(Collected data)
· · · · · · ·

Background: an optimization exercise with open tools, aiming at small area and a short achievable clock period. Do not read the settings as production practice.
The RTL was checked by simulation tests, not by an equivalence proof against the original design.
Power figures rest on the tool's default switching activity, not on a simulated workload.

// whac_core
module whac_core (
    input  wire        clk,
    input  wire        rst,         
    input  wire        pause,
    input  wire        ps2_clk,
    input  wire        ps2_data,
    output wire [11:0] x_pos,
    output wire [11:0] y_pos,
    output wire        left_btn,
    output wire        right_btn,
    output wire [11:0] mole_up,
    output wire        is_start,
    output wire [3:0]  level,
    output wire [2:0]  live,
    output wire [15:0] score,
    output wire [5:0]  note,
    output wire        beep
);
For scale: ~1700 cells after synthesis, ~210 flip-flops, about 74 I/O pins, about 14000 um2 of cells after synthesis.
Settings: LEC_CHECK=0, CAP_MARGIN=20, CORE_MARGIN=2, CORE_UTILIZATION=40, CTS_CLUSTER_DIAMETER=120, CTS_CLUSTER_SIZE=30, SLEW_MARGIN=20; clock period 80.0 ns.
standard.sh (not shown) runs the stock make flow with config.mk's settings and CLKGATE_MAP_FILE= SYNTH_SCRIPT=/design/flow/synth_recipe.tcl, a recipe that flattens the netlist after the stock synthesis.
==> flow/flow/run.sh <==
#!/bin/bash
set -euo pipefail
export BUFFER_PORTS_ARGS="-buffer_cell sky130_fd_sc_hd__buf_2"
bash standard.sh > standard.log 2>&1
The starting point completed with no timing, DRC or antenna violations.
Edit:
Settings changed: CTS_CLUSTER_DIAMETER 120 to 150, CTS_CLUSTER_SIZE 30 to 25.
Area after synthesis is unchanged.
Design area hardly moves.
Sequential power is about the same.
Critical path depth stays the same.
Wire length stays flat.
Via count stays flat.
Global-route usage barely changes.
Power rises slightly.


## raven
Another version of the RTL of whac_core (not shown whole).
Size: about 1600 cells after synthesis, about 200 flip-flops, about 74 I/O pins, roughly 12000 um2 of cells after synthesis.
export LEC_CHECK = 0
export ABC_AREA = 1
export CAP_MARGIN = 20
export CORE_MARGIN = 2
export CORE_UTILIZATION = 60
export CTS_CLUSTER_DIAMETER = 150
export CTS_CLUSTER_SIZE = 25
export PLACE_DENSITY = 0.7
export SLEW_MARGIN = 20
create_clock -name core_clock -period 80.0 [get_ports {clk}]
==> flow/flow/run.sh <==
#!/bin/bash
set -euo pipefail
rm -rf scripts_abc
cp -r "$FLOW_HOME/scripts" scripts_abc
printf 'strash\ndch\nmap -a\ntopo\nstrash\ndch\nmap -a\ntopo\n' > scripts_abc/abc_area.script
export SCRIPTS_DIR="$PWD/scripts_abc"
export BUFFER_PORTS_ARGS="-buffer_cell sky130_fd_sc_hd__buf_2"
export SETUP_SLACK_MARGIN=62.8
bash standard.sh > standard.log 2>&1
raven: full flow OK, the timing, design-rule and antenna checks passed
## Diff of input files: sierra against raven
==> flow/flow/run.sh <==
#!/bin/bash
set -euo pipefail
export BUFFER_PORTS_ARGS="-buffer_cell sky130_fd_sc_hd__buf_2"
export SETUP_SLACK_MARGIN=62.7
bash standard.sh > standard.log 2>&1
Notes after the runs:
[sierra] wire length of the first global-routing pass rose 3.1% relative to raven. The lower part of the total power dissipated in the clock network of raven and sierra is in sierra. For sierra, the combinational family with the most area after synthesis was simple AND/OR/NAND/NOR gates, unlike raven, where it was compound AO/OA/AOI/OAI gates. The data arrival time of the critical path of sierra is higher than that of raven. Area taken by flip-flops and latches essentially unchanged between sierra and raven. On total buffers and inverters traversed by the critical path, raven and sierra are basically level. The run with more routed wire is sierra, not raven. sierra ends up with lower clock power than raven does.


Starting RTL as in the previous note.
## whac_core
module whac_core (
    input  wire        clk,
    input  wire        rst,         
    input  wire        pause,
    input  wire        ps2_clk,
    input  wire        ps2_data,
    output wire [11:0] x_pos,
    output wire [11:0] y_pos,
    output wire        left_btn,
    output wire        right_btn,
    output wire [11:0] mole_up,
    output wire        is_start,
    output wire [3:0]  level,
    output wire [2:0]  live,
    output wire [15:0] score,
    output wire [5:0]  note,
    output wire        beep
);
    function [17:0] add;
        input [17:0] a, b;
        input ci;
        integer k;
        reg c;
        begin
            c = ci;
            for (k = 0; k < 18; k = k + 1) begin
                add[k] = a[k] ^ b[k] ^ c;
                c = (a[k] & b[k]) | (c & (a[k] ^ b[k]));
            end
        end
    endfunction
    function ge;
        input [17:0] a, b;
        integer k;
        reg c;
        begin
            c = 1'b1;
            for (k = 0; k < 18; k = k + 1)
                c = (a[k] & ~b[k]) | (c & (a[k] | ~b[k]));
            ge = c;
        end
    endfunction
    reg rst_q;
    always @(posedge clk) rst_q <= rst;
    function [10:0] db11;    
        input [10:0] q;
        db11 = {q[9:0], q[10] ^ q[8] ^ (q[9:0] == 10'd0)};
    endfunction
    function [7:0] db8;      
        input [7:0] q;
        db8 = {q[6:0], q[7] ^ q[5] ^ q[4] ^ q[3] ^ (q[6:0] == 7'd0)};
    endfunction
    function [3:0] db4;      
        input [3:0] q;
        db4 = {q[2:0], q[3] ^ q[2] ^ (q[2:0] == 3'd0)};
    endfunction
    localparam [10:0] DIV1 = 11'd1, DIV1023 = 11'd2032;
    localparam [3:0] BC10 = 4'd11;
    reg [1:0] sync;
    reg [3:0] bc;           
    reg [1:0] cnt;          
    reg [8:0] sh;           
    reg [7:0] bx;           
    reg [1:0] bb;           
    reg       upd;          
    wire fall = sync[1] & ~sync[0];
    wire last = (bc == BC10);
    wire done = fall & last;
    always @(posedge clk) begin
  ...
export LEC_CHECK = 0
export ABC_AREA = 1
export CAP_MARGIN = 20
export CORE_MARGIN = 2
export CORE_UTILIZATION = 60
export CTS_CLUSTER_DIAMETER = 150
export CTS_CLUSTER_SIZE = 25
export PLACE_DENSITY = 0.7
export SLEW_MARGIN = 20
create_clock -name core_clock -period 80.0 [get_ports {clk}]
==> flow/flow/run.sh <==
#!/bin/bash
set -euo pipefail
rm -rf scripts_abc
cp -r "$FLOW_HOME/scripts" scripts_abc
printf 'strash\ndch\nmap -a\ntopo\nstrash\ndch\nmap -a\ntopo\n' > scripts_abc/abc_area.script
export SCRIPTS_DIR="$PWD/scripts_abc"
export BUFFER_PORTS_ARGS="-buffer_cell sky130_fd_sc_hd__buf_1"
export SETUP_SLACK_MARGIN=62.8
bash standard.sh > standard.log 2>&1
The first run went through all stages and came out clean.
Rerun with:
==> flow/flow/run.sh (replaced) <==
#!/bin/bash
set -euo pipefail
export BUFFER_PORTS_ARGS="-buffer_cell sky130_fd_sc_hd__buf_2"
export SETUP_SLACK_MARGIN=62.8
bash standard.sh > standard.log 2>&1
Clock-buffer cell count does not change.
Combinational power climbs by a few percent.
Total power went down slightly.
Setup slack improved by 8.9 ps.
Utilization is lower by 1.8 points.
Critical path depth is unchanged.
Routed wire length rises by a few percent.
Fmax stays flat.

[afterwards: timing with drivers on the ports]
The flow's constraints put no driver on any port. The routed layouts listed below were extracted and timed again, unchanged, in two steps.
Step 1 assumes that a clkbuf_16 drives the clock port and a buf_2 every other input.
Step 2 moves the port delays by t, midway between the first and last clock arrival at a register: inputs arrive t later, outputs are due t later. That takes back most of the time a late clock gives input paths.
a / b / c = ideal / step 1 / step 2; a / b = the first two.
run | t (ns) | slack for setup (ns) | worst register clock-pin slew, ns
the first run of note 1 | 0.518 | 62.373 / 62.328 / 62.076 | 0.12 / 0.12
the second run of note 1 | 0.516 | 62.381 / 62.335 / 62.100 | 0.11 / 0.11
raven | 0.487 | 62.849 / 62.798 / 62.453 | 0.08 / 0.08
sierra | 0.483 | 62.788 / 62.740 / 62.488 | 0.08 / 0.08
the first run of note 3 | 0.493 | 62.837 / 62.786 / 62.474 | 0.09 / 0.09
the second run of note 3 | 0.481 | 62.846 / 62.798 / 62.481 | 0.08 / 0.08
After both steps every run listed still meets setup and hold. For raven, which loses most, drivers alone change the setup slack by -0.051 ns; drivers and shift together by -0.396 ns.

· · · · · · ·

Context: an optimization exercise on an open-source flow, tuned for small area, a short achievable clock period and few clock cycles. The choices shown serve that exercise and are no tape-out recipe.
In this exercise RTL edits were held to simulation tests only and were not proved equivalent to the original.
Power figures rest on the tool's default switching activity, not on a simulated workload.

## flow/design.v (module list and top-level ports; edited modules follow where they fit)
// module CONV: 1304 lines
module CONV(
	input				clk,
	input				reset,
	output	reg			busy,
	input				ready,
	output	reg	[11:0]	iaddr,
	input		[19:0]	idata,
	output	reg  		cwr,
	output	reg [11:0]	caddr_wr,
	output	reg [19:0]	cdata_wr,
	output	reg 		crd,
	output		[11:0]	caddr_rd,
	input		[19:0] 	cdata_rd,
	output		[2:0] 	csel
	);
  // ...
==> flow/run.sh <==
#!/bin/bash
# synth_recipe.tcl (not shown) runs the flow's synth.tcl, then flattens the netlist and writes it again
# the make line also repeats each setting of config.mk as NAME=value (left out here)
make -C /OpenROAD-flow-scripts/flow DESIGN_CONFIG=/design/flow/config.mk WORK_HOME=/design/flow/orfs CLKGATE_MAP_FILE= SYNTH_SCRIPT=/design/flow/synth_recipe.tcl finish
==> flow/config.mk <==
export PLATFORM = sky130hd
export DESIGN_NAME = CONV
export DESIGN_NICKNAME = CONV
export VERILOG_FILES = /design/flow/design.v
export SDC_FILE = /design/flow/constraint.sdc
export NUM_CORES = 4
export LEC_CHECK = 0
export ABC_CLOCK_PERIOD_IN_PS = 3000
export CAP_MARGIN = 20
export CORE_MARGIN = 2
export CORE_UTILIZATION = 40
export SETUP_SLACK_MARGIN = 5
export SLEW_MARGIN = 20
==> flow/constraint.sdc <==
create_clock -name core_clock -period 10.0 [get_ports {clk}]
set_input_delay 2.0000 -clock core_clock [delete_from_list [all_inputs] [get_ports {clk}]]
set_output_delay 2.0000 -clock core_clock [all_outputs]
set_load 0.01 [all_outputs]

· · · · · · ·

EXERCISE INSTRUCTIONS
All that should be written out is the stretch of lines above between the one holding "set_input_delay 2.0000 -clock" and the one holding "set_load 0.01 [all_outputs]", inclusive, exactly as given.

SOLUTION TO THE PROBLEM
set_input_delay 2.0000 -clock core_clock [delete_from_list [all_inputs] [get_ports {clk}]]
set_output_delay 2.0000 -clock core_clock [all_outputs]
set_load 0.01 [all_outputs]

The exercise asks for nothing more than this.